Religious, punctual, frugal, and so forth,
His word would pass for more than he was worth;
One solid dish his week-day meal affords,        345
An added pudding solemnized the Lord’s;
Constant at Church and ’Change; his gains were sure,
His givings rare, save farthings to the poor.
  The Devil was piqued such saintship to behold,
And long’d to tempt him like good Job of old;        350
But Satan now is wiser than of yore,
And tempts by making rich, not making poor.
  Rous’d by the Prince of Air, the whirlwinds sweep
The surge, and plunge his father in the deep;
Then full against his Cornish lands they roar,        355
And two rich shipwrecks bless the lucky shore.
  Sir Balaam now, he lives like other folks,
He takes his chirping pint, and cracks his jokes.
‘Live like yourself,’ was soon my lady’s word;
And lo! two puddings smoked upon the board.        360
  Asleep and naked as an Indian lay,
An honest factor stole a gem away:
He pledg’d it to the knight; the knight had wit,
So kept the diamond, and the rogue was bit.
Some scruple rose, but thus he eas’d his thought:        365
‘I ’ll now give sixpence where I gave a groat;
Where once I went to church I ’ll now go twice—
And am so clear too of all other vice.’
  The tempter saw his time; the work he plied;
Stocks and subscriptions pour on ev’ry side,        370
Till all the demon makes his full descent
In one abundant shower of cent per cent,
Sinks deep within him, and possesses whole,
Then dubs Director, and secures his soul.
  Behold Sir Balaam, now a man of Spirit,        375
Ascribes his gettings to his parts and merit;
What late he call’d a blessing now was wit,
And God’s good providence a lucky hit.
Things change their titles as our manners turn,
His counting-house employ’d the Sunday morn:        380
Seldom at church (’t was such a busy life),
But duly sent his family and wife.
There (so the Devil ordain’d) one Christmas-tide
My good old lady catch’d a cold and died.
  A nymph of quality admires our knight;        385
He marries, bows at court, and grows polite;
Leaves the dull cits, and joins (to please the fair)
The well-bred cuckolds in St.
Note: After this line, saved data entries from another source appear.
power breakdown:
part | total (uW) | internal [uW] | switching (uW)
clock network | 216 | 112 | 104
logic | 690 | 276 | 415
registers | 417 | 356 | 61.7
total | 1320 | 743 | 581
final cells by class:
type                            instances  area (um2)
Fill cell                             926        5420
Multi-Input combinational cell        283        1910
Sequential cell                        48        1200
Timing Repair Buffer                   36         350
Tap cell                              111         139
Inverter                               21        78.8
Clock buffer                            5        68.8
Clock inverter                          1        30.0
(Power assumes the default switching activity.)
--- config.mk ---
export PLATFORM = sky130hd
export DESIGN_NAME = sdfm_dfilt_flat
export DESIGN_NICKNAME = d
export VERILOG_FILES = /design/src/rtl/sdfm_dfilt_if.sv /design/src/rtl/sdfm_dfilt.sv /design/src/flat_wrapper.sv
export SDC_FILE = /design/constraint.sdc
export NUM_CORES = 1
export LEC_CHECK = 0
export ABC_AREA = 0
export BUFFER_PORTS_ARGS = -buffer_cell sky130_fd_sc_hd__clkbuf_2
export CAP_MARGIN = 20
export CORE_ASPECT_RATIO = 0.7
export CORE_MARGIN = 2
export CORE_UTILIZATION = 41
export DETAILED_ROUTE_END_ITERATION = 10
export HOLD_SLACK_MARGIN = 0.15
export PLACE_DENSITY = 0.53
export SYNTH_ARGS = -nofsm -noshare
export SYNTH_HDL_FRONTEND = slang
export SYNTH_SLANG_ARGS = --single-unit
--- constraint.sdc ---
create_clock -name SYSCLK -period 10.1 [get_ports SYSCLK]
set_input_delay 2.02 -clock SYSCLK [delete_from_list [all_inputs] [get_ports SYSCLK]]
set_output_delay 2.02 -clock SYSCLK [all_outputs]
set_load 0.01 [all_outputs]
--- src/rtl/sdfm_dfilt_if.sv ---
// Channel-side bundle for one SDFM data filter: modulator bit stream in, result FIFO read port out.
interface sdfm_dfilt_if #(
  parameter int ACC_W = 32,
  parameter int CNT_W = 3
);
  logic             bit_valid;
  logic             bit_in;
  logic             rd_en;
  logic [ACC_W-1:0] rd_data;
  logic             empty;
  logic [CNT_W-1:0] level;

  modport master (
    output bit_valid, bit_in, rd_en,
    input  rd_data, empty, level
  );

  modport slave (
    input  bit_valid, bit_in, rd_en,
    output rd_data, empty, level
  );
endinterface

--- src/rtl/sdfm_dfilt.sv ---
// Sigma-delta data filter: runtime Sinc1/2/3 CIC decimator with programmable ratio,
// three-stage pipeline (integrate, comb, push) feeding a show-ahead result FIFO.
module sdfm_dfilt #(
  parameter int DEC_W      = 16,
  parameter int ACC_W      = 32,
  parameter int FIFO_DEPTH = 4,
  parameter int CNT_W      = 3
) (
  input  logic             SYSCLK,
  input  logic             SYSRSTn,
  sdfm_dfilt_if.slave      bus,
  input  logic             reg_filten,
  input  logic [1:0]       reg_filtst,
  input  logic [DEC_W-1:0] reg_filtdec,
  input  logic             reg_filtask,
  input  logic             ovf_clr,
  output logic             ovf,
  output logic             irq
);
  localparam int PTR_W = CNT_W - 1;

  // shadow configuration
  logic             filten_q;
  logic [1:0]       shd_st;
  logic [DEC_W-1:0] shd_dec;
  logic             en_rise;
  logic [1:0]       cur_st;
  logic [DEC_W-1:0] cur_dec;
  logic [1:0]       ord_m1;

  // the enabling cycle already runs with the incoming configuration
  always_comb begin
    en_rise = reg_filten & ~filten_q;
    cur_st  = en_rise ? reg_filtst  : shd_st;
    cur_dec = en_rise ? reg_filtdec : shd_dec;
    case (cur_st)
      2'b00:   ord_m1 = 2'd0;
      2'b01:   ord_m1 = 2'd1;
      default: ord_m1 = 2'd2;
    endcase
  end

  always_ff @(posedge SYSCLK or negedge SYSRSTn) begin
    if (!SYSRSTn) begin
      filten_q <= 1'b0;
      shd_st   <= 2'b00;
      shd_dec  <= '0;
    end else begin
      filten_q <= reg_filten;
      if (en_rise) begin
        shd_st  <= reg_filtst;
        shd_dec <= reg_filtdec;
      end
    end
  end

  // integrate stage
  logic [ACC_W-1:0] x_map;
  logic [ACC_W-1:0] int1, int2, int3;
  logic [ACC_W-1:0] int1_n, int2_n, int3_n;
  logic [DEC_W-1:0] dec_cnt;
  logic [1:0]       settle_cnt;
  logic             dec_evt;
  logic             ev1;
  logic             ev1_push;

  always_comb begin
    x_map   = {{(ACC_W-1){~bus.bit_in}}, 1'b1};
    int1_n  = int1 + x_map;
    int2_n  = int2 + int1_n;
    int3_n  = int3 + int2_n;
    dec_evt = bus.bit_valid & (dec_cnt == cur_dec);
  end

  always_ff @(posedge SYSCLK or negedge SYSRSTn) begin
    if (!SYSRSTn) begin
      int1       <= '0;
      int2       <= '0;
      int3       <= '0;
      dec_cnt    <= '0;
      settle_cnt <= 2'd0;
      ev1        <= 1'b0;
      ev1_push   <= 1'b0;
    end else if (!reg_filten) begin
      int1       <= '0;
      int2       <= '0;
      int3       <= '0;
      dec_cnt    <= '0;
      settle_cnt <= 2'd0;
      ev1        <= 1'b0;
      ev1_push   <= 1'b0;
    end else begin
      ev1      <= dec_evt;
      ev1_push <= dec_evt & (settle_cnt >= ord_m1);
      if (bus.bit_valid) begin
        int1 <= int1_n;
        int2 <= int2_n;
        int3 <= int3_n;
        if (dec_evt) begin
          dec_cnt <= '0;
          if (settle_cnt < ord_m1) settle_cnt <= settle_cnt + 2'd1;
        end else begin
          dec_cnt <= dec_cnt + DEC_W'(1);
        end
      end
    end
  end

  // comb stage: suppressed events still advance the comb history
  logic [ACC_W-1:0] int_sel, c1, c2, c3, y;
  logic [ACC_W-1:0] cp1, cp2, cp3, res;
  logic             ev2;

  always_comb begin
    case (ord_m1)
      2'd0:    int_sel = int1;
      2'd1:    int_sel = int2;
      default: int_sel = int3;
    endcase
    c1 = int_sel - cp1;
    c2 = c1 - cp2;
    c3 = c2 - cp3;
    case (ord_m1)
      2'd0:    y = c1;
      2'd1:    y = c2;
      default: y = c3;
    endcase
  end

  always_ff @(posedge SYSCLK or negedge SYSRSTn) begin
    if (!SYSRSTn) begin
      cp1 <= '0;
      cp2 <= '0;
      cp3 <= '0;
      res <= '0;
      ev2 <= 1'b0;
    end else if (!reg_filten) begin
      cp1 <= '0;
      cp2 <= '0;
      cp3 <= '0;
      res <= '0;
      ev2 <= 1'b0;
    end else begin
      ev2 <= ev1 & ev1_push;
      if (ev1) begin
        cp1 <= int_sel;
        cp2 <= c1;
        cp3 <= c2;
        res <= y;
      end
    end
  end

  // push stage and result FIFO
  logic [ACC_W-1:0] mem [FIFO_DEPTH];
  logic [PTR_W-1:0] wr_ptr, rd_ptr;
  logic [CNT_W-1:0] level_q;
  logic             push, pop, wr, drop, full, empty_w;

  always_comb begin
    empty_w = (level_q == '0);
    full    = (level_q == CNT_W'(FIFO_DEPTH));
    push    = ev2 & reg_filten;
    pop     = bus.rd_en & ~empty_w;
    wr      = push & (~full | pop);
    drop    = push & full & ~pop;
  end

  always_ff @(posedge SYSCLK or negedge SYSRSTn) begin
    if (!SYSRSTn) begin
      for (int i = 0; i < FIFO_DEPTH; i++) mem[i] <= '0;
      wr_ptr  <= '0;
      rd_ptr  <= '0;
      level_q <= '0;
    end else begin
      if (wr) begin
        mem[wr_ptr] <= res;
        wr_ptr      <= wr_ptr + PTR_W'(1);
      end
      if (pop) rd_ptr <= rd_ptr + PTR_W'(1);
      case ({wr, pop})
        2'b10:   level_q <= level_q + CNT_W'(1);
        2'b01:   level_q <= level_q - CNT_W'(1);
        default: level_q <= level_q;
      endcase
    end
  end

  // a new overflow beats a coincident clear
  always_ff @(posedge SYSCLK or negedge SYSRSTn) begin
    if (!SYSRSTn) begin
      ovf <= 1'b0;
      irq <= 1'b0;
    end else begin
      if (drop)         ovf <= 1'b1;
      else if (ovf_clr) ovf <= 1'b0;
      irq <= reg_filtask & (~empty_w | ovf);
    end
  end

  assign bus.rd_data = mem[rd_ptr];
  assign bus.empty   = empty_w;
  assign bus.level   = level_q;

endmodule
James’s air:
First for his son a gay commission buys,
Who drinks, whores, fights, and in a duel dies;        390
His daughter flaunts a viscount’s tawdry wife;
She bears a coronet and p—x for life.
In Britain’s senate he a seat obtains,
And one more pensioner St. Stephen gains.
My lady falls to play; so bad her chance,        395
He must repair it; takes a bribe from France:
The house impeach him; Coningsby harangues;
The court forsake him, and Sir Balaam hangs.
Wife, son, and daughter, Satan! are thy own,
His wealth, yet dearer, forfeit to the crown:        400
The Devil and the King divide the prize,
And sad Sir Balaam curses God and dies.